WHAT IS EXPECTED>
Starting at the line that contains "clock: 25.0 ns", restate every line word for word through the end of the entries.

Stored data entries

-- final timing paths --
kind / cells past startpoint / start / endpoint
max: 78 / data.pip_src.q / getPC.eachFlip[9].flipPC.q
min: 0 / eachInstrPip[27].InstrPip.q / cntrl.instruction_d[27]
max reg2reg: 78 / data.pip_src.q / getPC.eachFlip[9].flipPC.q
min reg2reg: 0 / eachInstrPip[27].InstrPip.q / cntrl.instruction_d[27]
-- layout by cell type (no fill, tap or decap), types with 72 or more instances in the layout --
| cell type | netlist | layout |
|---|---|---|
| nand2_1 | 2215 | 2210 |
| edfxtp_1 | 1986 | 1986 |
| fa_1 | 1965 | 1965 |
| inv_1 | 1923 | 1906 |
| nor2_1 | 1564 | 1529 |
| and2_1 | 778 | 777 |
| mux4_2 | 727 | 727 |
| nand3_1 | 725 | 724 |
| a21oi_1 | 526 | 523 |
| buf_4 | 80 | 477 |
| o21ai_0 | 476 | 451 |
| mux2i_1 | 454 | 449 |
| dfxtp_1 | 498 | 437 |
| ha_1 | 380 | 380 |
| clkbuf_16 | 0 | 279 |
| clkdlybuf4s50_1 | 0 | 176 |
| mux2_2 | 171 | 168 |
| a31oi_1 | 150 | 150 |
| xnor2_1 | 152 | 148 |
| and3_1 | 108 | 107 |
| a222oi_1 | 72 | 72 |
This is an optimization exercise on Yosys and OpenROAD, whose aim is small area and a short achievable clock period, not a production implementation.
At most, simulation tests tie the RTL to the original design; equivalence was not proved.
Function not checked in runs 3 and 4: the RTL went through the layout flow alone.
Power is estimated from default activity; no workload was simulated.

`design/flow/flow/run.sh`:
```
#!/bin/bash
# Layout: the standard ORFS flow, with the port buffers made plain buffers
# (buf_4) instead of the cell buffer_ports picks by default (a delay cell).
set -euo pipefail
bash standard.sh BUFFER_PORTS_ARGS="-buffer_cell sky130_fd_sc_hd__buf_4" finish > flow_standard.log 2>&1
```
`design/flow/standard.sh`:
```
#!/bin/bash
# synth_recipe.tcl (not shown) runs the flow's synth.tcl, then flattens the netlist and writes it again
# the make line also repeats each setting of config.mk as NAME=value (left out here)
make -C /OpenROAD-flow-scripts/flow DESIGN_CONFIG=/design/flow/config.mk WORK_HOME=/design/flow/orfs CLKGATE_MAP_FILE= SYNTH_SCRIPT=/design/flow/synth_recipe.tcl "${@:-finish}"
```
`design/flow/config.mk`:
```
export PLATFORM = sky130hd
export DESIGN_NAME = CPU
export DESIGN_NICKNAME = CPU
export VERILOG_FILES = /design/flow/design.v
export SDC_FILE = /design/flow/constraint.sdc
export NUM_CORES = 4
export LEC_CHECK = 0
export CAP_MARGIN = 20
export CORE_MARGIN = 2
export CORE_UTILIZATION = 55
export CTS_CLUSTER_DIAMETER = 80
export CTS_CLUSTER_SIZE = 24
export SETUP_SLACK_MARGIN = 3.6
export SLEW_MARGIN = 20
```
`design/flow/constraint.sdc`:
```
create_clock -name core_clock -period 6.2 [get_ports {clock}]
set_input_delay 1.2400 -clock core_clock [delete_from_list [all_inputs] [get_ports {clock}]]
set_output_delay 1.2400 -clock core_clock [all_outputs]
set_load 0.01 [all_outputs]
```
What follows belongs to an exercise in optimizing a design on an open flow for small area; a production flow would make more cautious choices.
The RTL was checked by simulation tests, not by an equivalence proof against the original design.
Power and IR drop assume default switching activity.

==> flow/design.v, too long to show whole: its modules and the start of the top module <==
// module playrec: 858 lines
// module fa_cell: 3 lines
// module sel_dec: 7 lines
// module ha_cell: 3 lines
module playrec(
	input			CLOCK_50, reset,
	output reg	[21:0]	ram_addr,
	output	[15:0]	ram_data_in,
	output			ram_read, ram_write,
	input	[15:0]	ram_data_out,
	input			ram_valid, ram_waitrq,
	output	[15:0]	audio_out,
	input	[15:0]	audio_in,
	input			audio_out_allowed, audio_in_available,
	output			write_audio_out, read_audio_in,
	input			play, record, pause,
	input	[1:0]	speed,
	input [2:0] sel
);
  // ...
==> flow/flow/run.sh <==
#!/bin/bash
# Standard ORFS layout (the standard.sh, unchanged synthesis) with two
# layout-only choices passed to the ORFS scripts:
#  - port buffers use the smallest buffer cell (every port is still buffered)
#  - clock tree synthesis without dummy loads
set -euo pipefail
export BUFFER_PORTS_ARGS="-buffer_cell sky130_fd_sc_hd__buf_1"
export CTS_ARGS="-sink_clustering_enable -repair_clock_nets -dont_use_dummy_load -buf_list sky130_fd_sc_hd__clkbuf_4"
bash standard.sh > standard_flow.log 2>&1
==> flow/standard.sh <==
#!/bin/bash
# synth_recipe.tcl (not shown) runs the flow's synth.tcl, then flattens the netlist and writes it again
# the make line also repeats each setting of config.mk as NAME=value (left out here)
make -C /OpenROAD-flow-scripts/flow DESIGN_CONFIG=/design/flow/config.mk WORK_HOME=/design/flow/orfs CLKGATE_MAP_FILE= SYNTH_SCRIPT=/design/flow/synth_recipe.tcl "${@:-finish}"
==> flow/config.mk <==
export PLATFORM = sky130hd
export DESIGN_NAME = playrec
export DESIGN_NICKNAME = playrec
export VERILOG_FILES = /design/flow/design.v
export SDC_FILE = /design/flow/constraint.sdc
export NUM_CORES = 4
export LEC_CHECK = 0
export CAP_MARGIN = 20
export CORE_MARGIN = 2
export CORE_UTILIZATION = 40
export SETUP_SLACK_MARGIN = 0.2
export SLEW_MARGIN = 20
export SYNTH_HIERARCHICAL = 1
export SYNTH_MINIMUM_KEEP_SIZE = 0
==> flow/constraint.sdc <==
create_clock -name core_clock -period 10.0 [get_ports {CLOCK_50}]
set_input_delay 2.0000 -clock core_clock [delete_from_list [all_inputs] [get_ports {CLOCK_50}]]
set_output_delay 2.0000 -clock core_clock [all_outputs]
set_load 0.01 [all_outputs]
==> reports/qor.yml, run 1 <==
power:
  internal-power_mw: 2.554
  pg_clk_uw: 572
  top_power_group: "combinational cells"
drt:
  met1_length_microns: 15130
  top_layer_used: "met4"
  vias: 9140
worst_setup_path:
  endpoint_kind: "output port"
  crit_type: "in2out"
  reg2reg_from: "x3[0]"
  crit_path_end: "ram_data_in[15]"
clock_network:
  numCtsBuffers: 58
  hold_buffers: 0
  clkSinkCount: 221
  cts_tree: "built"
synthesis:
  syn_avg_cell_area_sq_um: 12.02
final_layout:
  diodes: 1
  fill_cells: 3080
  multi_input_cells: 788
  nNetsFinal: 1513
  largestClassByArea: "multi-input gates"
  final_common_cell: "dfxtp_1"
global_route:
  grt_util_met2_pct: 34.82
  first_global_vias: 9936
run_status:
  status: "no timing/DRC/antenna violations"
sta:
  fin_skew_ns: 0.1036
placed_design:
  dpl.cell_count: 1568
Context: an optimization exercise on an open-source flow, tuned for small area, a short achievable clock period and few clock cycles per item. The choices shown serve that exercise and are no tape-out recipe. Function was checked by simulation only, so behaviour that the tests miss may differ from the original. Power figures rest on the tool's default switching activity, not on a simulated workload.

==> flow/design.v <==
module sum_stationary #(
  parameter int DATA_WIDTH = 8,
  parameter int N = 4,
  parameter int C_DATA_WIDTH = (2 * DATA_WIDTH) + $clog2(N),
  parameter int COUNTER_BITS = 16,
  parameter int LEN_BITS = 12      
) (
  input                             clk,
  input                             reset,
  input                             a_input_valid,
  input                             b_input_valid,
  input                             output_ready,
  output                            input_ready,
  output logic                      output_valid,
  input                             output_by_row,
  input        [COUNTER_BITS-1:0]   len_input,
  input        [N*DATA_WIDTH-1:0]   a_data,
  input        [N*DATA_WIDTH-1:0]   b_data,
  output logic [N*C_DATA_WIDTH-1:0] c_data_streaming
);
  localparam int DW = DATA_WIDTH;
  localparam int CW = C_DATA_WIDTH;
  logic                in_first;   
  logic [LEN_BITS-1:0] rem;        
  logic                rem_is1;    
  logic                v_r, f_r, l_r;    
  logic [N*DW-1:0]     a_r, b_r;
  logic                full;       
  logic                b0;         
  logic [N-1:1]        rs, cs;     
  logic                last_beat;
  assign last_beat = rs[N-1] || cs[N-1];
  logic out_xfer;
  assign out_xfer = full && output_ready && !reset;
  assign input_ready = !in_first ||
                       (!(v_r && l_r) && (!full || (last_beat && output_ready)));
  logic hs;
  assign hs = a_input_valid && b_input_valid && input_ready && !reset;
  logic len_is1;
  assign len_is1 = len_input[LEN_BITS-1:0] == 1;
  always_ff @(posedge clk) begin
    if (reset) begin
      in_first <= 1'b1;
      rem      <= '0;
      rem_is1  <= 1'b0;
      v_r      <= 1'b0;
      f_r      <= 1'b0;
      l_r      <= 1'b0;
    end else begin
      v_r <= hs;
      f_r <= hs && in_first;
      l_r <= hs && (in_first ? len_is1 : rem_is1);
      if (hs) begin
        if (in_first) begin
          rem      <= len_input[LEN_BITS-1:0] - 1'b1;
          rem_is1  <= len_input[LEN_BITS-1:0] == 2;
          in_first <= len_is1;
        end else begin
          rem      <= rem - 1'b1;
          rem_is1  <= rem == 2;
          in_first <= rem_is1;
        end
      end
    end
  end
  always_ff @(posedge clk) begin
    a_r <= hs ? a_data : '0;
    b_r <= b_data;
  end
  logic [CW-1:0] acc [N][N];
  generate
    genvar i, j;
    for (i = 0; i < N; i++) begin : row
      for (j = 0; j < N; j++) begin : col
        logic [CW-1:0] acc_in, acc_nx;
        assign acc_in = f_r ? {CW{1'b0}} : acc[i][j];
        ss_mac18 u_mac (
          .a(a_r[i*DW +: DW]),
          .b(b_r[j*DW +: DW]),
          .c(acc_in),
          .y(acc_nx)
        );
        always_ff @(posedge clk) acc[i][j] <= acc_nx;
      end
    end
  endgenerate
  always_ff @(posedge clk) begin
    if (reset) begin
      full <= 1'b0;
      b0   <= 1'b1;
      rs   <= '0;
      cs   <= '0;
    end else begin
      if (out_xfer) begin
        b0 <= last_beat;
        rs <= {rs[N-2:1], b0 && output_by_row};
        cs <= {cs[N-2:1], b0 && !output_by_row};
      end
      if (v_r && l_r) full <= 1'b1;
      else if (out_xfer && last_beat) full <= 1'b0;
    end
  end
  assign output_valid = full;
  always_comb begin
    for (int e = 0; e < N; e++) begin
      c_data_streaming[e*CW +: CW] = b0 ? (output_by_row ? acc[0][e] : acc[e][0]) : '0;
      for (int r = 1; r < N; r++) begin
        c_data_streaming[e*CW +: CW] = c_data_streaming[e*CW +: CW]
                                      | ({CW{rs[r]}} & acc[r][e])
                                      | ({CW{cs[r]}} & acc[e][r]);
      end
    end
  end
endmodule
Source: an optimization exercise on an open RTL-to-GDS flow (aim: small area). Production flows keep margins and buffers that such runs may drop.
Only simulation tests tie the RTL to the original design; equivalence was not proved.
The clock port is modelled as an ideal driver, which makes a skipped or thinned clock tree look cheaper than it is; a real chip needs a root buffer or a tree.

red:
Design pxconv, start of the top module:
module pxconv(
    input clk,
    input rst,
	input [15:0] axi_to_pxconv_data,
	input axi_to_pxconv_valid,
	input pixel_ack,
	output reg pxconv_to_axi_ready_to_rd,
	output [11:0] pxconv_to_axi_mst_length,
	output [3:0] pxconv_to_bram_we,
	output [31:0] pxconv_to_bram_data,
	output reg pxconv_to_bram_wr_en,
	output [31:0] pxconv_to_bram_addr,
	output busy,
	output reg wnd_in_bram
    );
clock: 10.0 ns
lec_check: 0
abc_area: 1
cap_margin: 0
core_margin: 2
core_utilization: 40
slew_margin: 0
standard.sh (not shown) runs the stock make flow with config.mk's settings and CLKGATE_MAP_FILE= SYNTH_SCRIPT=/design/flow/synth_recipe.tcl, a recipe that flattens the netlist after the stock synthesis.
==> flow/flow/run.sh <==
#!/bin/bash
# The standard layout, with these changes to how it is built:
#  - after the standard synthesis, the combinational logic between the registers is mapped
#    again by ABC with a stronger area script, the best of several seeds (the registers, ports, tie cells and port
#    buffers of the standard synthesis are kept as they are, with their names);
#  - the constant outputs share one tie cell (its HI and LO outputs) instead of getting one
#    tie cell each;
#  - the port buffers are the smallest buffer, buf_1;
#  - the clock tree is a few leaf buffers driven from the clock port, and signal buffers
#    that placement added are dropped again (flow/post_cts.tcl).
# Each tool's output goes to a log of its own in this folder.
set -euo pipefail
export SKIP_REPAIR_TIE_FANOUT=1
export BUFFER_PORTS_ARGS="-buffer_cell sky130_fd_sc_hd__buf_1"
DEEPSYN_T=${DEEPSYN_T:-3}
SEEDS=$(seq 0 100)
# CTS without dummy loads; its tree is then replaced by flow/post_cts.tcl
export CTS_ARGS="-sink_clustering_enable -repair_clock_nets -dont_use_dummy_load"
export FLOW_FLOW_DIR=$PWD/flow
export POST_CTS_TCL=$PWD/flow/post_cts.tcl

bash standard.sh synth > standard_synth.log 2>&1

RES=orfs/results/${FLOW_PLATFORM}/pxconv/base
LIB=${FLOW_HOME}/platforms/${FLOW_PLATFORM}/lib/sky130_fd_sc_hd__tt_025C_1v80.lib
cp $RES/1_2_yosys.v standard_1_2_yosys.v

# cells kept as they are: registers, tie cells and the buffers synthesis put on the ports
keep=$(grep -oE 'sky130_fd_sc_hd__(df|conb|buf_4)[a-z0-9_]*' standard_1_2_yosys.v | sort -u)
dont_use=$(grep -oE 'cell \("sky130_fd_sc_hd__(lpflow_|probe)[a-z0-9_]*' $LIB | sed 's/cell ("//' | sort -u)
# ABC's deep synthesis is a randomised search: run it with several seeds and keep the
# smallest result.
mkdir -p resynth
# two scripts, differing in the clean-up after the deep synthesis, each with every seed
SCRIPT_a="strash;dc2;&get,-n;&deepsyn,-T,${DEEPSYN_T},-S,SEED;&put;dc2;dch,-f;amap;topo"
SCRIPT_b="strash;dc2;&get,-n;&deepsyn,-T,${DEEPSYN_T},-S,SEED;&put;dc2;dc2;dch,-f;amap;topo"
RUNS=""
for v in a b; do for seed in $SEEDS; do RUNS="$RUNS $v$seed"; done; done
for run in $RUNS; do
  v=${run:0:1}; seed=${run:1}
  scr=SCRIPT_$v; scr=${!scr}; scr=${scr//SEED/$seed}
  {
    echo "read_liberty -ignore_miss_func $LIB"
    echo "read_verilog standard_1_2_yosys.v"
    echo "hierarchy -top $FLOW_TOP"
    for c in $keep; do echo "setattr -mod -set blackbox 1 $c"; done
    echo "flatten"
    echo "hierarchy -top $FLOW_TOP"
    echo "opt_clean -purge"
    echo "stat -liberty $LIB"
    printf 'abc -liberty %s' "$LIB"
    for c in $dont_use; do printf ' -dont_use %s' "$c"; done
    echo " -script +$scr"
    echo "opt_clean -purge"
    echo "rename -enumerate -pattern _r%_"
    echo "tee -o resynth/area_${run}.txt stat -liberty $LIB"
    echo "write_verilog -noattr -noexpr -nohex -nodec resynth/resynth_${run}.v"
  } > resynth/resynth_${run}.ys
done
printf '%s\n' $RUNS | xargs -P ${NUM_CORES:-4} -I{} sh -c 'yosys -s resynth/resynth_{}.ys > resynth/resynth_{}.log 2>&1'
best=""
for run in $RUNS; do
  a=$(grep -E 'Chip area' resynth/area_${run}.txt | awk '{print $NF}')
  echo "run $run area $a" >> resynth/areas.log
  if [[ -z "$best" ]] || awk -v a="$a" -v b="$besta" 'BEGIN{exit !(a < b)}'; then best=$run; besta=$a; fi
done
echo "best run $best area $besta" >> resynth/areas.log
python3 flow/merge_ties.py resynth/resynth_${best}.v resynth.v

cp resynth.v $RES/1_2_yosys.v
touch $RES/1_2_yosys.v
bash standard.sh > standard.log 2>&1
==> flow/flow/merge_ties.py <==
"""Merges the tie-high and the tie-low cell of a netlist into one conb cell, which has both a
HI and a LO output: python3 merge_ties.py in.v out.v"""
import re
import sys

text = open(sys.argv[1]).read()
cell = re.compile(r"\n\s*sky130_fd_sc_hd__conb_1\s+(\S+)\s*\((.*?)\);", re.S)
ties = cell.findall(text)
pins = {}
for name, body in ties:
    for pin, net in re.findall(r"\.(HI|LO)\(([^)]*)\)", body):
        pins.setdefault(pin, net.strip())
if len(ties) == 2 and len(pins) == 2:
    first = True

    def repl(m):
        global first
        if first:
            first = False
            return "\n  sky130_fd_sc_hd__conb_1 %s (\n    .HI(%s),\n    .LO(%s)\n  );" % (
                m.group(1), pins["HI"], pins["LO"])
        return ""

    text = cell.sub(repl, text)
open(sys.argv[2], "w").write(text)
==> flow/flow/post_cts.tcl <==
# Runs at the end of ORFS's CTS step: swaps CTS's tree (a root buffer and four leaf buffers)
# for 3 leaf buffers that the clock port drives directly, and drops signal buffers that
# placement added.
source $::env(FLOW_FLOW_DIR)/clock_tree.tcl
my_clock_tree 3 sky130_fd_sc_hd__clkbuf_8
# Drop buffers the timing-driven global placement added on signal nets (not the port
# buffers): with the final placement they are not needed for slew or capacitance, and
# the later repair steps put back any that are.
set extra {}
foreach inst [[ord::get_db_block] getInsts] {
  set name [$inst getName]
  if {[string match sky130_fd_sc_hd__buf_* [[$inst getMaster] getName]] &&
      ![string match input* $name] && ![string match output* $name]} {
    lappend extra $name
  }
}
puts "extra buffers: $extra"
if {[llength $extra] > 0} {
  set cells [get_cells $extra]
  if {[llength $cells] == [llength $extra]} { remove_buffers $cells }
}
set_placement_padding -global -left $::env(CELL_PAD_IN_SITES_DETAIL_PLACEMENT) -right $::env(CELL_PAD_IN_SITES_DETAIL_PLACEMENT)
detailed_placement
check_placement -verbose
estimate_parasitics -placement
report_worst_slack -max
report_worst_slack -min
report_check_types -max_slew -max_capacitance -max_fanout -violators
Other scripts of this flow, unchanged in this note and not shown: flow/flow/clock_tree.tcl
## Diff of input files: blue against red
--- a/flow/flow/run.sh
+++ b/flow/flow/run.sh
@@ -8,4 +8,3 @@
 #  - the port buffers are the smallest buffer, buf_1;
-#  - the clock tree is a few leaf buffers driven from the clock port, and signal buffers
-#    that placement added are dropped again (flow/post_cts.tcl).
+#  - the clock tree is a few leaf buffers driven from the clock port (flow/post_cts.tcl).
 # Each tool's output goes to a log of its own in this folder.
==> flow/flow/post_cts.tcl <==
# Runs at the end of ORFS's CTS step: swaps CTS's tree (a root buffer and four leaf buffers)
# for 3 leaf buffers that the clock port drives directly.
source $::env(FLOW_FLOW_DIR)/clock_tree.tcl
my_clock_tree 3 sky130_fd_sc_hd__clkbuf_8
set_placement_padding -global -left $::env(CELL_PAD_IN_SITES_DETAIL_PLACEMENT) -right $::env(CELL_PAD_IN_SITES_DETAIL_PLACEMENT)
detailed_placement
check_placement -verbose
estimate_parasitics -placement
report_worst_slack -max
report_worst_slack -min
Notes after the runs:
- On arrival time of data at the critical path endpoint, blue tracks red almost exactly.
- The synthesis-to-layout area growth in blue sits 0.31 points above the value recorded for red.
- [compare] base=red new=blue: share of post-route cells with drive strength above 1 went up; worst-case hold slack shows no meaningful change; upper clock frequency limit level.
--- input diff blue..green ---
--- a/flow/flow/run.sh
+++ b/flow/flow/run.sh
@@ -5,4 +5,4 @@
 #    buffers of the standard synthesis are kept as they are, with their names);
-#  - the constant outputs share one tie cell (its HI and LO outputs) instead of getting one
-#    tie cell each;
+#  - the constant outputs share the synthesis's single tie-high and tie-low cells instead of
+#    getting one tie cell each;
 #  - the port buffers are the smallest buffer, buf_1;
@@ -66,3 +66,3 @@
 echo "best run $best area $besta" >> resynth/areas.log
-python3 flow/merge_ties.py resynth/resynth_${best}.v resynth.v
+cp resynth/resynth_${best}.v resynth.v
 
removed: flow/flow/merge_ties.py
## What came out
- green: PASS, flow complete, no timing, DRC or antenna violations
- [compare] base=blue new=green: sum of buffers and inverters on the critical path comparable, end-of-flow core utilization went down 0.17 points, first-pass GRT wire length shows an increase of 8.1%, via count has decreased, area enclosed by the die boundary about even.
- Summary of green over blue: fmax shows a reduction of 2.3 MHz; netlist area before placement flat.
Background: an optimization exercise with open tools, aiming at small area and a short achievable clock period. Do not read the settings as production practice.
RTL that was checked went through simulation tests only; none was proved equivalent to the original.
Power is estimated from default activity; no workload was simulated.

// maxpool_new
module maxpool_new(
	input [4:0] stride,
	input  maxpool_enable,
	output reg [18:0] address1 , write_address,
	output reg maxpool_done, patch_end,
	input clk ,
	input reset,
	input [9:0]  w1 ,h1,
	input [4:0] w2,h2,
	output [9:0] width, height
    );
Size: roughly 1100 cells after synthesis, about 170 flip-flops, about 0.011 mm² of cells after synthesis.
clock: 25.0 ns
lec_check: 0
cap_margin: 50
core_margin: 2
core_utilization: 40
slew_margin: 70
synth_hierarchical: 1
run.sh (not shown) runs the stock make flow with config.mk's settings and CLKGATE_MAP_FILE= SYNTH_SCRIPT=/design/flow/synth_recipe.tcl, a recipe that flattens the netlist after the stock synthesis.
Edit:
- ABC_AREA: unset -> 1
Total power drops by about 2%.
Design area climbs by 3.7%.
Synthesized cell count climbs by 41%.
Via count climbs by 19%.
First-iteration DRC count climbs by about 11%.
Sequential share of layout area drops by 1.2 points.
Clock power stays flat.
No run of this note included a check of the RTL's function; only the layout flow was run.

EXERCISE RESPONSE>
clock: 25.0 ns
lec_check: 0
cap_margin: 50
core_margin: 2
core_utilization: 40
slew_margin: 70
synth_hierarchical: 1
run.sh (not shown) runs the stock make flow with config.mk's settings and CLKGATE_MAP_FILE= SYNTH_SCRIPT=/design/flow/synth_recipe.tcl, a recipe that flattens the netlist after the stock synthesis.
Edit:
- ABC_AREA: unset -> 1
Total power drops by about 2%.
Design area climbs by 3.7%.
Synthesized cell count climbs by 41%.
Via count climbs by 19%.
First-iteration DRC count climbs by about 11%.
Sequential share of layout area drops by 1.2 points.
Clock power stays flat.
No run of this note included a check of the RTL's function; only the layout flow was run.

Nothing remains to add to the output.